Functionally, MKPL-1 is an important model to study the pathophysiology of AMKL in particular and to do research involving aberrant megakaryopoiesis and leukemogenesis. Its main applications are for drug screens for novel anti-leukemic compounds, drug resistance studies, as well as differentiation therapy approaches. The cell line has also been used for molecular research looking at the role of specific genetic alterations in leukemogenesis, such as the CBFA2T3-GLIS2 fusion oncogene which is often associated with poor prognosis in pediatric AMKL.

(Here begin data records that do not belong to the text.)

## src/rtl/alu_ctrl_pkg.sv

```systemverilog
// Shared encodings for the EX-stage ALU control decoder and the iterative MDU.
// Holds alu_op codes, ALU control codes, funct constants and the FSM state type.
package alu_ctrl_pkg;

    localparam logic [1:0] ALU_OP_ADD   = 2'd0;
    localparam logic [1:0] ALU_OP_SUB   = 2'd1;
    localparam logic [1:0] ALU_OP_RTYPE = 2'd2;

    localparam logic [3:0] ALU_CTL_AND  = 4'd0;
    localparam logic [3:0] ALU_CTL_OR   = 4'd1;
    localparam logic [3:0] ALU_CTL_ADD  = 4'd2;
    localparam logic [3:0] ALU_CTL_SLL  = 4'd3;
    localparam logic [3:0] ALU_CTL_SRL  = 4'd4;
    localparam logic [3:0] ALU_CTL_SUB  = 4'd5;
    localparam logic [3:0] ALU_CTL_SLT  = 4'd7;
    localparam logic [3:0] ALU_CTL_MFHI = 4'd8;
    localparam logic [3:0] ALU_CTL_MFLO = 4'd9;
    localparam logic [3:0] ALU_CTL_NOR  = 4'd12;

    localparam logic [5:0] FUNCT_ADD   = 6'b100000;
    localparam logic [5:0] FUNCT_SUB   = 6'b100010;
    localparam logic [5:0] FUNCT_AND   = 6'b100100;
    localparam logic [5:0] FUNCT_OR    = 6'b100101;
    localparam logic [5:0] FUNCT_NOR   = 6'b100111;
    localparam logic [5:0] FUNCT_SLT   = 6'b101010;
    localparam logic [5:0] FUNCT_SLL   = 6'b000000;
    localparam logic [5:0] FUNCT_SRL   = 6'b000010;
    localparam logic [5:0] FUNCT_MFHI  = 6'b010000;
    localparam logic [5:0] FUNCT_MFLO  = 6'b010010;
    localparam logic [5:0] FUNCT_MULT  = 6'b011000;
    localparam logic [5:0] FUNCT_MULTU = 6'b011001;
    localparam logic [5:0] FUNCT_DIV   = 6'b011010;
    localparam logic [5:0] FUNCT_DIVU  = 6'b011011;

    typedef enum logic [1:0] {
        ST_IDLE = 2'd0,
        ST_BUSY = 2'd1,
        ST_DONE = 2'd2
    } mdu_state_e;

    function automatic logic is_mdu_funct(input logic [5:0] f);
        return (f == FUNCT_MULT) || (f == FUNCT_MULTU) ||
               (f == FUNCT_DIV)  || (f == FUNCT_DIVU);
    endfunction

endpackage

```

## src/rtl/alu_mdu_control_if.sv

```systemverilog
// EX-stage bundle between the pipeline (master) and the ALU control / MDU block (slave).
interface alu_mdu_control_if #(
    parameter int unsigned DATA_W = 32
);
    logic              valid_in;
    logic              flush;
    logic [1:0]        alu_op;
    logic [5:0]        function_field;
    logic [DATA_W-1:0] op_a;
    logic [DATA_W-1:0] op_b;
    logic [3:0]        alu_control;
    logic              stall;
    logic              mdu_done;
    logic [DATA_W-1:0] hi;
    logic [DATA_W-1:0] lo;

    modport master (
        output valid_in, flush, alu_op, function_field, op_a, op_b,
        input  alu_control, stall, mdu_done, hi, lo
    );

    modport slave (
        input  valid_in, flush, alu_op, function_field, op_a, op_b,
        output alu_control, stall, mdu_done, hi, lo
    );
endinterface

```

## src/rtl/alu_mdu_control_mdu_iter.sv

```systemverilog
// Iterative multiply/divide datapath: shift-add multiply and restoring divide
// over unsigned magnitudes, one bit per step. res_hi/res_lo show the result of the pending step.
module mdu_iter #(
    parameter int unsigned DATA_W = 32,
    parameter int unsigned CNT_W  = $clog2(DATA_W) + 1
) (
    input  logic              clk,
    input  logic              arst,
    input  logic              load,
    input  logic              step,
    input  logic              is_div,
    input  logic [DATA_W-1:0] a_mag,
    input  logic [DATA_W-1:0] b_mag,
    output logic [DATA_W-1:0] res_hi,
    output logic [DATA_W-1:0] res_lo,
    output logic [CNT_W-1:0]  cnt
);
    logic [2*DATA_W-1:0] acc_q;
    logic [2*DATA_W-1:0] acc_d;
    logic [DATA_W-1:0]   opnd_q;
    logic                div_q;
    logic [CNT_W-1:0]    cnt_q;

    logic [DATA_W:0]     mul_sum;
    logic [DATA_W:0]     div_shift;
    logic [DATA_W-1:0]   div_diff;
    logic                div_ge;

    // Divide keeps {remainder, dividend/quotient} in acc; multiply keeps {partial, multiplier}.
    always_comb begin
        mul_sum   = {1'b0, acc_q[2*DATA_W-1:DATA_W]} + (acc_q[0] ? {1'b0, opnd_q} : '0);
        div_shift = acc_q[2*DATA_W-1:DATA_W-1];
        div_ge    = div_shift >= {1'b0, opnd_q};
        div_diff  = div_shift[DATA_W-1:0] - opnd_q;
        if (div_q) begin
            acc_d = {(div_ge ? div_diff : div_shift[DATA_W-1:0]), acc_q[DATA_W-2:0], div_ge};
        end else begin
            acc_d = {mul_sum, acc_q[DATA_W-1:1]};
        end
    end

    always_ff @(posedge clk or posedge arst) begin
        if (arst) begin
            acc_q  <= '0;
            opnd_q <= '0;
            div_q  <= 1'b0;
            cnt_q  <= '0;
        end else if (load) begin
            acc_q  <= {{DATA_W{1'b0}}, (is_div ? a_mag : b_mag)};
            opnd_q <= is_div ? b_mag : a_mag;
            div_q  <= is_div;
            cnt_q  <= '0;
        end else if (step) begin
            acc_q  <= acc_d;
            cnt_q  <= cnt_q + CNT_W'(1);
        end
    end

    assign res_hi = acc_d[2*DATA_W-1:DATA_W];
    assign res_lo = acc_d[DATA_W-1:0];
    assign cnt    = cnt_q;

endmodule

```

## src/rtl/alu_mdu_control.sv

```systemverilog
// EX-stage ALU control decoder plus iterative MULT/DIV unit with HI/LO,
// pipeline stall request and flush abort.
module alu_mdu_control
    import alu_ctrl_pkg::*;
#(
    parameter int unsigned DATA_W = 32,
    parameter int unsigned CNT_W  = $clog2(DATA_W) + 1
) (
    input  logic             clk,
    input  logic             arst,
    alu_mdu_control_if.slave bus
);
    mdu_state_e        state_q, state_d;
    logic [3:0]        alu_ctl;
    logic              mdu_start, last_step;
    logic              load, step, res_we, stall, mdu_done;

    logic              op_signed, op_div, a_neg, b_neg;
    logic [DATA_W-1:0] a_mag, b_mag;

    logic              op_div_q, neg_lo_q, neg_hi_q, div_zero_q;
    logic [DATA_W-1:0] a_raw_q, hi_q, lo_q;

    logic [CNT_W-1:0]    cnt;
    logic [DATA_W-1:0]   res_hi, res_lo;
    logic [2*DATA_W-1:0] prod;

    always_comb begin
        alu_ctl = ALU_CTL_AND;
        case (bus.alu_op)
            ALU_OP_ADD: alu_ctl = ALU_CTL_ADD;
            ALU_OP_SUB: alu_ctl = ALU_CTL_SUB;
            ALU_OP_RTYPE: begin
                case (bus.function_field)
                    FUNCT_ADD:  alu_ctl = ALU_CTL_ADD;
                    FUNCT_SUB:  alu_ctl = ALU_CTL_SUB;
                    FUNCT_AND:  alu_ctl = ALU_CTL_AND;
                    FUNCT_OR:   alu_ctl = ALU_CTL_OR;
                    FUNCT_NOR:  alu_ctl = ALU_CTL_NOR;
                    FUNCT_SLT:  alu_ctl = ALU_CTL_SLT;
                    FUNCT_SLL:  alu_ctl = ALU_CTL_SLL;
                    FUNCT_SRL:  alu_ctl = ALU_CTL_SRL;
                    FUNCT_MFHI: alu_ctl = ALU_CTL_MFHI;
                    FUNCT_MFLO: alu_ctl = ALU_CTL_MFLO;
                    default:    alu_ctl = ALU_CTL_AND;
                endcase
            end
            default: alu_ctl = ALU_CTL_AND;
        endcase
    end

    // funct[0] clear selects the signed variant, funct[1] set selects divide.
    assign op_signed = ~bus.function_field[0];
    assign op_div    = bus.function_field[1];
    assign a_neg     = op_signed & bus.op_a[DATA_W-1];
    assign b_neg     = op_signed & bus.op_b[DATA_W-1];
    assign a_mag     = a_neg ? -bus.op_a : bus.op_a;
    assign b_mag     = b_neg ? -bus.op_b : bus.op_b;

    assign mdu_start = bus.valid_in & ~bus.flush & (bus.alu_op == ALU_OP_RTYPE) &
                       is_mdu_funct(bus.function_field) & (state_q == ST_IDLE);
    assign last_step = (cnt == CNT_W'(DATA_W - 1));

    always_ff @(posedge clk or posedge arst) begin
        if (arst) state_q <= ST_IDLE;
        else      state_q <= state_d;
    end

    always_comb begin
        state_d = state_q;
        case (state_q)
            ST_IDLE: if (mdu_start) state_d = ST_BUSY;
            ST_BUSY: begin
                if (bus.flush)      state_d = ST_IDLE;
                else if (last_step) state_d = ST_DONE;
            end
            ST_DONE: state_d = ST_IDLE;
            default: state_d = ST_IDLE;
        endcase
    end

    // DONE never requests a start, so the still-held MDU instruction cannot re-issue.
    always_comb begin
        load     = 1'b0;
        step     = 1'b0;
        res_we   = 1'b0;
        stall    = 1'b0;
        mdu_done = 1'b0;
        case (state_q)
            ST_IDLE: begin
                load  = mdu_start;
                stall = mdu_start;
            end
            ST_BUSY: begin
                stall  = ~bus.flush;
                step   = ~bus.flush;
                res_we = ~bus.flush & last_step;
            end
            ST_DONE: mdu_done = 1'b1;
            default: ;
        endcase
    end

    always_ff @(posedge clk or posedge arst) begin
        if (arst) begin
            op_div_q   <= 1'b0;
            neg_lo_q   <= 1'b0;
            neg_hi_q   <= 1'b0;
            div_zero_q <= 1'b0;
            a_raw_q    <= '0;
        end else if (load) begin
            op_div_q   <= op_div;
            neg_lo_q   <= a_neg ^ b_neg;
            neg_hi_q   <= a_neg;
            div_zero_q <= op_div & (bus.op_b == '0);
            a_raw_q    <= bus.op_a;
        end
    end

    mdu_iter #(
        .DATA_W (DATA_W),
        .CNT_W  (CNT_W)
    ) u_mdu_iter (
        .clk    (clk),
        .arst   (arst),
        .load   (load),
        .step   (step),
        .is_div (op_div),
        .a_mag  (a_mag),
        .b_mag  (b_mag),
        .res_hi (res_hi),
        .res_lo (res_lo),
        .cnt    (cnt)
    );

    assign prod = {res_hi, res_lo};

    // Sign correction on the final step; divide-by-zero returns all-ones / dividend.
    always_ff @(posedge clk or posedge arst) begin
        if (arst) begin
            hi_q <= '0;
            lo_q <= '0;
        end else if (res_we) begin
            if (!op_div_q) begin
                {hi_q, lo_q} <= neg_lo_q ? -prod : prod;
            end else if (div_zero_q) begin
                hi_q <= a_raw_q;
                lo_q <= '1;
            end else begin
                lo_q <= neg_lo_q ? -res_lo : res_lo;
                hi_q <= neg_hi_q ? -res_hi : res_hi;
            end
        end
    end

    assign bus.alu_control = alu_ctl;
    assign bus.stall       = stall;
    assign bus.mdu_done    = mdu_done;
    assign bus.hi          = hi_q;
    assign bus.lo          = lo_q;

endmodule

```

## src/flat_wrapper.sv

```systemverilog
// flat-port wrapper written by rule: the top's interface ports become plain ports
module alu_mdu_control_flat import alu_ctrl_pkg::*;
#(
    parameter int unsigned DATA_W = 32,
    parameter int unsigned CNT_W  = $clog2(DATA_W) + 1
)
  (clk, arst, bus_valid_in, bus_flush, bus_alu_op, bus_function_field, bus_op_a, bus_op_b, bus_alu_control, bus_stall, bus_mdu_done, bus_hi, bus_lo);
  alu_mdu_control_if #(.DATA_W(DATA_W)) bus_i ();
  input  logic clk;
  input  logic arst;
  input wire logic [$bits(bus_i.valid_in)-1:0] bus_valid_in;
  input wire logic [$bits(bus_i.flush)-1:0] bus_flush;
  input wire logic [$bits(bus_i.alu_op)-1:0] bus_alu_op;
  input wire logic [$bits(bus_i.function_field)-1:0] bus_function_field;
  input wire logic [$bits(bus_i.op_a)-1:0] bus_op_a;
  input wire logic [$bits(bus_i.op_b)-1:0] bus_op_b;
  output wire logic [$bits(bus_i.alu_control)-1:0] bus_alu_control;
  output wire logic [$bits(bus_i.stall)-1:0] bus_stall;
  output wire logic [$bits(bus_i.mdu_done)-1:0] bus_mdu_done;
  output wire logic [$bits(bus_i.hi)-1:0] bus_hi;
  output wire logic [$bits(bus_i.lo)-1:0] bus_lo;
  assign bus_i.valid_in = bus_valid_in;
  assign bus_i.flush = bus_flush;
  assign bus_i.alu_op = bus_alu_op;
  assign bus_i.function_field = bus_function_field;
  assign bus_i.op_a = bus_op_a;
  assign bus_i.op_b = bus_op_b;
  assign bus_alu_control = bus_i.alu_control;
  assign bus_stall = bus_i.stall;
  assign bus_mdu_done = bus_i.mdu_done;
  assign bus_hi = bus_i.hi;
  assign bus_lo = bus_i.lo;
  alu_mdu_control #(.DATA_W(DATA_W), .CNT_W(CNT_W)) u_core (.clk(clk), .arst(arst), .bus(bus_i));
endmodule
```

Chromosomal and Genomic Analyses of the Gene Loci for IRX1, IRX3, and IRX5 in AML
Homeobox genes encode transcription factors crucial for development, including hematopoiesis. Recently, the lymphoid TALE-code was constructed, detailing TALE homeobox gene expression in early hematopoiesis. Building on the lymphoid TALE-code, Nagel et al. constructed the myeloid TALE-code to cover the entire hematopoietic system. Then, they investigated the role of TALE homeobox genes, particularly IRX1, IRX3, and IRX5, in myeloid differentiation and acute myeloid leukemia (AML).
To determine if chromosomal rearrangements activate IRX genes in AML, they reviewed published karyotypes of relevant cell lines and identified i(5)(p10) in OCI-AML3 and MKPL-1 and del(16)(q13q23) in MEGAL as potential activating alterations. They then performed genomic profiling on AML cell lines CMK, M-07e, MKPL-1, UT-7, MEGAL, and OCI-AML3, focusing on chromosomes 5 and 16 (Fig. 1). IRX1 (5p15) is duplicated in OCI-AML3 and MKPL-1, consistent with isochromosome formation for the short arm. However, OCI-AML3 is IRX1-negative, suggesting this duplication does not activate IRX1. In contrast, IRX3 and IRX5 at 16q12 are significantly amplified in MEGAL, with several amplicons covering the entire long arm of chromosome 16. RNA-seq data for the nearby FTO locus, which regulates IRX3/IRX5 activity, showed enhanced expression in MEGAL. This genomic amplification likely drives IRX3/IRX5 activation in MEGAL. RT-PCR confirmed no CBFb-MYH11 fusion gene formation via inv(16)(p13q22) in MEGAL.